Amifostine for Injection is a sterile, crystalline substance suitable for parenteral use. It contains NLT 90.0% and NMT 110.0% of the labeled amount of amifostine (C₅H₁₅N₂O₃PS).

2 IDENTIFICATION

A. Spectroscopic Identification Tests 〈197〉, Infrared Spectroscopy: 197K

B. The retention time of the major peak of the Sample solution corresponds to that of the Standard solution, as obtained in the Assay.

3 ASSAY

3.1 Procedure

Buffer: 0.94 g/L of sodium 1-hexanesulfonate. Adjust with phosphoric acid to a pH of 3.0.

Mobile phase: Methanol and Buffer (7:18)

Standard solution: 3 mg/mL of USP Amifostine RS in water. [Note—Inject immediately after preparation, or refrigerate until use.]
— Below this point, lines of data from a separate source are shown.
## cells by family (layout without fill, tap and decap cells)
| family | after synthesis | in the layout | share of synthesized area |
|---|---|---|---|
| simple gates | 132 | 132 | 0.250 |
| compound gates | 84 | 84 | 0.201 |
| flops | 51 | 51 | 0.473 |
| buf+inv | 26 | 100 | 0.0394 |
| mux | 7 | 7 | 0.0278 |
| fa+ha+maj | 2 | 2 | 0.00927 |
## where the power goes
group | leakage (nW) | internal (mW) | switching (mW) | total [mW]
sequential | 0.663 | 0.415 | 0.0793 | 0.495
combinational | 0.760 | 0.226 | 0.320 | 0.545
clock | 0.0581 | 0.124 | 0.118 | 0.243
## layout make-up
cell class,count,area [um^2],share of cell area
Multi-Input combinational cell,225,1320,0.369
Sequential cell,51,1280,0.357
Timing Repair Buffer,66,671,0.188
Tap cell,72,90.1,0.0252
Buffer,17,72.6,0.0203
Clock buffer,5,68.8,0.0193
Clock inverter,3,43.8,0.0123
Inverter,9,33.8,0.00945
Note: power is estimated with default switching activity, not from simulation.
==> src/rtl/cgate_dwell_timer.sv <==
// Dwell timer: clamps the requested dwell to SETTLE+1, latches it at load and
// down-counts each held vector, strobing last_cycle on the final hold cycle.
module cgate_dwell_timer
    import cgate_pkg::*;
#(
    parameter int DWELL_W = 8,
    parameter int SETTLE  = SETTLE_DEF
) (
    input  logic               clk,
    input  logic               rst_n,
    input  logic               load,
    input  logic               run,
    input  logic [DWELL_W-1:0] dwell,
    output logic               last_cycle
);

    localparam logic [DWELL_W-1:0] MIN_D = DWELL_W'(SETTLE + 1);

    logic [DWELL_W-1:0] dwell_eff;
    logic [DWELL_W-1:0] d_lat;
    logic [DWELL_W-1:0] cnt;

    assign dwell_eff  = (dwell < MIN_D) ? MIN_D : dwell;
    assign last_cycle = run && (cnt == '0);

    // Counter holds "cycles remaining after this one"; it reloads on the last cycle.
    always_ff @(posedge clk or negedge rst_n) begin
        if (!rst_n) begin
            d_lat <= '0;
            cnt   <= '0;
        end else if (load) begin
            d_lat <= dwell_eff;
            cnt   <= dwell_eff - 1'b1;
        end else if (run) begin
            if (cnt == '0) begin
                cnt <= d_lat - 1'b1;
            end else begin
                cnt <= cnt - 1'b1;
            end
        end
    end

endmodule
[config.mk]
export PLATFORM = sky130hd
export DESIGN_NAME = fetch_queue_flat
export DESIGN_NICKNAME = d
export VERILOG_FILES = /design/src/rtl/cpu_types_pkg.sv /design/src/rtl/fetch_queue_if.sv /design/src/rtl/fetch_fifo.sv /design/src/rtl/fetch_queue.sv /design/src/flat_wrapper.sv
export SDC_FILE = /design/constraint.sdc
export NUM_CORES = 1
export LEC_CHECK = 0
export CAP_MARGIN = 5
export CORE_MARGIN = 1
export CORE_UTILIZATION = 40
export DETAILED_ROUTE_END_ITERATION = 10
export GPL_ROUTABILITY_DRIVEN = 0
export PLACE_DENSITY = 0.69
export REMOVE_ABC_BUFFERS = 1
export SKIP_LAST_GASP = 1
export SLEW_MARGIN = 20
export SYNTH_ARGS = -nofsm -noshare
export SYNTH_HDL_FRONTEND = slang
export SYNTH_SLANG_ARGS = --single-unit
[constraint.sdc]
create_clock -name CLK -period 10.41 [get_ports CLK]
set_input_delay 1.041 -clock CLK [delete_from_list [all_inputs] [get_ports CLK]]
set_output_delay 1.041 -clock CLK [all_outputs]
set_load 0.03 [all_outputs]
[src/rtl/cpu_types_pkg.sv]
// Shared CPU types: machine word, fetch queue entry and fetcher FSM states.
package cpu_types_pkg;

    localparam int unsigned WORD_W = 32;

    typedef logic [WORD_W-1:0] word_t;

    // One buffered fetch: the PC it was fetched from and the returned word.
    typedef struct packed {
        word_t pc;
        word_t ins;
    } fetch_entry_t;

    typedef enum logic [1:0] {
        FETCH  = 2'd0,
        FULL   = 2'd1,
        HALTED = 2'd2
    } fetch_state_t;

    localparam word_t PC_STEP = 32'd4;

endpackage
`config.mk`:
```
export PLATFORM = sky130hd
export DESIGN_NAME = icon_colorizer_flat
export DESIGN_NICKNAME = d
export VERILOG_FILES = /design/src/rtl/icon_colorizer_if.sv /design/src/rtl/icon_colorizer.sv /design/src/flat_wrapper.sv
export SDC_FILE = /design/constraint.sdc
export NUM_CORES = 1
export LEC_CHECK = 0
export BUFFER_PORTS_ARGS = -buffer_cell sky130_fd_sc_hd__buf_2
export CAP_MARGIN = 20
export CORE_AREA = 2 2 39 41
export CTS_CLUSTER_SIZE = 40
export DETAILED_ROUTE_END_ITERATION = 7
export DIE_AREA = 0 0 41 43
export PLACE_DENSITY = 0.78
export SKIP_LAST_GASP = 1
export SYNTH_ARGS = -nofsm -noshare
export SYNTH_HDL_FRONTEND = slang
export SYNTH_SLANG_ARGS = --single-unit
```
`constraint.sdc`:
```
create_clock -name clk -period 1.7 [get_ports clk]
set_input_delay 0.17 -clock clk [delete_from_list [all_inputs] [get_ports clk]]
set_output_delay 0.17 -clock clk [all_outputs]
set_load 0.005 [all_outputs]
```
File: config.mk
export PLATFORM = sky130hd
export DESIGN_NAME = frame_fetch
export DESIGN_NICKNAME = d
export VERILOG_FILES = /design/src/rtl/hdmi_pkg.sv /design/src/rtl/frame_fetch_delay_pipe.sv /design/src/rtl/frame_fetch.sv
export SDC_FILE = /design/constraint.sdc
export NUM_CORES = 1
export LEC_CHECK = 0
export BUFFER_PORTS_ARGS = -buffer_cell sky130_fd_sc_hd__buf_4
export CAP_MARGIN = 40
export CORE_ASPECT_RATIO = 1.1
export CORE_MARGIN = 2
export CORE_UTILIZATION = 46
export CTS_BUF_LIST = sky130_fd_sc_hd__clkbuf_16
export CTS_CLUSTER_DIAMETER = 30
export CTS_CLUSTER_SIZE = 16
export DETAILED_ROUTE_END_ITERATION = 8
export PLACE_DENSITY_LB_ADDON = 0.3
export SYNTH_ARGS = -nofsm -noshare
export SYNTH_HDL_FRONTEND = slang
export SYNTH_SLANG_ARGS = --single-unit
export TNS_END_PERCENT = 5
File: constraint.sdc
create_clock -name clk_pixel_in -period 2.34 [get_ports clk_pixel_in]
set_input_delay 0.468 -clock clk_pixel_in [delete_from_list [all_inputs] [get_ports clk_pixel_in]]
set_output_delay 0.468 -clock clk_pixel_in [all_outputs]
set_load 0.02 [all_outputs]
File: src/rtl/dmem_arb_pkg.sv
// Shared types for the data-memory arbiter.
// State encoding, latched request bundle, misalign helper.
package dmem_arb_pkg;

  localparam int ADDR_W = 32;
  localparam int DATA_W = 32;

  typedef enum logic [1:0] {
    IDLE,
    ACCESS,
    RESP
  } arb_state_t;

  typedef struct packed {
    logic [ADDR_W-1:0] addr;
    logic [DATA_W-1:0] wdata;
    logic              we;
    logic              is_byte;
  } mem_req_t;

  function automatic logic misaligned(input mem_req_t r);
    return !r.is_byte && (r.addr[1:0] != 2'b00);
  endfunction

endpackage

File: src/rtl/dmem_arbiter_rr_arb2.sv
// Two-input round-robin picker.
// The requester that did not win last time wins a tie.
module rr_arb2 (
  input  logic [1:0] req,
  input  logic       last_grant,
  output logic [1:0] grant
);

  // one-hot grant, zero when nobody asks
  always_comb begin
    grant[0] = req[0] & (~req[1] | last_grant);
    grant[1] = req[1] & (~req[0] | ~last_grant);
  end

endmodule

File: src/rtl/dmem_arbiter.sv
// Round-robin arbiter/sequencer in front of the data memory.
// Macro DMEM_ARB_MISALIGN_TRAP_EN enables the misaligned-word trap.
module dmem_arbiter
  import dmem_arb_pkg::*;
#(
  parameter int ADDRESS_WIDTH = ADDR_W,
  parameter int DATA_WIDTH    = DATA_W,
  parameter int NREQ          = 2
) (
  input  logic                                clk,
  input  logic                                rst_n,
  input  logic [NREQ-1:0]                     req_valid,
  output logic [NREQ-1:0]                     req_ready,
  input  logic [NREQ-1:0][ADDRESS_WIDTH-1:0]  req_addr,
  input  logic [NREQ-1:0][DATA_WIDTH-1:0]     req_wdata,
  input  logic [NREQ-1:0]                     req_we,
  input  logic [NREQ-1:0]                     req_byte,
  output logic [NREQ-1:0]                     rsp_valid,
  input  logic [NREQ-1:0]                     rsp_ready,
  output logic [DATA_WIDTH-1:0]               rsp_rdata,
  output logic                                rsp_err,
  output logic [ADDRESS_WIDTH-1:0]            mem_a,
  output logic [DATA_WIDTH-1:0]               mem_wd,
  output logic                                mem_we,
  output logic                                mem_adtp,
  input  logic [DATA_WIDTH-1:0]               mem_rd
);

  arb_state_t             state;
  arb_state_t             state_nxt;
  logic                   last_grant;
  logic                   gsel;
  logic [1:0]             grant;
  logic                   trap;
  logic                   accept;
  mem_req_t               lat;
  logic [DATA_WIDTH-1:0]  rdata;

  rr_arb2 u_rr (
    .req        (req_valid),
    .last_grant (last_grant),
    .grant      (grant)
  );

  assign accept = (state == IDLE) && (|req_valid);

`ifdef DMEM_ARB_MISALIGN_TRAP_EN
  logic err;

  assign trap    = misaligned(lat);
  assign rsp_err = err;

  // error flag is captured with the access result
  always_ff @(posedge clk or negedge rst_n) begin
    if (!rst_n) begin
      err <= 1'b0;
    end else if (state == ACCESS) begin
      err <= trap;
    end
  end
`else
  assign trap    = 1'b0;
  assign rsp_err = 1'b0;
`endif

  assign mem_a     = lat.addr;
  assign mem_wd    = lat.wdata;
  assign mem_adtp  = lat.is_byte;
  assign rsp_rdata = rdata;

  // state register
  always_ff @(posedge clk or negedge rst_n) begin
    if (!rst_n) begin
      state <= IDLE;
    end else begin
      state <= state_nxt;
    end
  end

  // next-state: one access cycle, response held until taken
  always_comb begin
    state_nxt = state;
    unique case (state)
      IDLE:    if (|req_valid) state_nxt = ACCESS;
      ACCESS:  state_nxt = RESP;
      RESP:    if (rsp_ready[gsel]) state_nxt = IDLE;
      default: state_nxt = IDLE;
    endcase
  end

  // handshake and write-enable outputs decoded from state
  always_comb begin
    req_ready = '0;
    rsp_valid = '0;
    mem_we    = 1'b0;
    unique case (state)
      IDLE:    req_ready = grant;
      ACCESS:  mem_we = lat.we & ~trap;
      RESP:    rsp_valid[gsel] = 1'b1;
      default: ;
    endcase
  end

  // latch the winning request at accept time
  always_ff @(posedge clk or negedge rst_n) begin
    if (!rst_n) begin
      lat  <= '0;
      gsel <= 1'b0;
    end else if (accept) begin
      gsel        <= grant[1];
      lat.addr    <= req_addr[grant[1]];
      lat.wdata   <= req_wdata[grant[1]];
      lat.we      <= req_we[grant[1]];
      lat.is_byte <= req_byte[grant[1]];
    end
  end

  // capture read data and remember the winner at the access edge
  always_ff @(posedge clk or negedge rst_n) begin
    if (!rst_n) begin
      rdata      <= '0;
      last_grant <= 1'b1;
    end else if (state == ACCESS) begin
      last_grant <= gsel;
      rdata      <= (lat.we | trap) ? '0 : mem_rd;
    end
  end

endmodule
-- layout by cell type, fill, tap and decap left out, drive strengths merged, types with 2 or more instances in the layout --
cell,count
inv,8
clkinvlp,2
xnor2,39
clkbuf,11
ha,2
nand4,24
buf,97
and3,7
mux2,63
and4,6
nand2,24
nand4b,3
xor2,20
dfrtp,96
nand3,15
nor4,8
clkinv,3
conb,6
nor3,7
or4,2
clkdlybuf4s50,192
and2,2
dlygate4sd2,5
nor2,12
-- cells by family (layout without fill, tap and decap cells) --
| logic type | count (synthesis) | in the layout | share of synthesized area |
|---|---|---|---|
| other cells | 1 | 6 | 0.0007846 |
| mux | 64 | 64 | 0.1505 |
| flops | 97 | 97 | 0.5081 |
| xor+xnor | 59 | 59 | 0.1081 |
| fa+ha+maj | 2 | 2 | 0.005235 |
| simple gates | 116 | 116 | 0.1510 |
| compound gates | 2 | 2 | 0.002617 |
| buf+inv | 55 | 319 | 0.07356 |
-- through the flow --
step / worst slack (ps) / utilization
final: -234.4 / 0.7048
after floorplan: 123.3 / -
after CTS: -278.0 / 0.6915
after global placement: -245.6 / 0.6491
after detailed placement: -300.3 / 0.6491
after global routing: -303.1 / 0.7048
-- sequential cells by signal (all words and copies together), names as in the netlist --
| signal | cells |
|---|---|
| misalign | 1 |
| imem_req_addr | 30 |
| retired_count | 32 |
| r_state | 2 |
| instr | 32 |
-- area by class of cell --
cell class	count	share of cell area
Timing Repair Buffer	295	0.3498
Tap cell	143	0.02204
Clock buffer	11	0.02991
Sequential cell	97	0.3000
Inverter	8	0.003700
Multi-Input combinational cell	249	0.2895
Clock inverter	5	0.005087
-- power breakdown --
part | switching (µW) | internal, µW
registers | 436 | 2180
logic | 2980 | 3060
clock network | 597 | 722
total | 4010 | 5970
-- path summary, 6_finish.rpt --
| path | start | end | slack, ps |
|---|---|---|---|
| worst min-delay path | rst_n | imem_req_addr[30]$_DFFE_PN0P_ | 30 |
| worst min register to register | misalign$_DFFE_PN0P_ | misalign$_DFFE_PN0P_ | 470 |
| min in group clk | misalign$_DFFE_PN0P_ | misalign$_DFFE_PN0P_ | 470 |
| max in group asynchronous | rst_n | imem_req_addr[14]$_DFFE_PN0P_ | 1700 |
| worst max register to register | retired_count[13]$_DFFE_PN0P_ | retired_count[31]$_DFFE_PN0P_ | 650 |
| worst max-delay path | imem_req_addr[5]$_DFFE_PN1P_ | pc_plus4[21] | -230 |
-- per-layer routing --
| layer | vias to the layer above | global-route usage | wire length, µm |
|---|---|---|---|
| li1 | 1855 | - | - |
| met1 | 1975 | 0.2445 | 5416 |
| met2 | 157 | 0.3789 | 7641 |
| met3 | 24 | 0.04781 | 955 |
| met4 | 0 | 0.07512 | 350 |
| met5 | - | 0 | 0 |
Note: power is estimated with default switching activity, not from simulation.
Sample solution: 3 mg/mL of amifostine from Amifostine for Injection, in water. [Note—Inject immediately after preparation, or refrigerate until use.]

3.2 Chromatographic system

Mode: LC

Detector: UV 220 nm

Column: 4.6-mm × 25-cm; 5-μm packing L7

Autosampler temperature: 4°

Flow rate: 1.0 mL/min

Injection size: 10 μL

3.3 System suitability

Sample: Standard solution

3.4 Suitability requirements

Column efficiency: NLT 1000 theoretical plates

Tailing factor: NMT 2.0

Relative standard deviation: NMT 2.0%

3.5 Analysis

Samples: Standard solution and Sample solution

Calculate the percentage of C₅H₁₅N₂O₃PS in the portion of Amifostine for Injection taken:

Result = (r_u/r_s) × (C_s/C_u) × 100

r_u = peak responses from the Sample solution

r_s = peak responses from the Standard solution

C_s = concentration of USP Amifostine RS in the Standard solution (mg/mL)

C_u = nominal concentration of amifostine in the Sample solution (mg/mL)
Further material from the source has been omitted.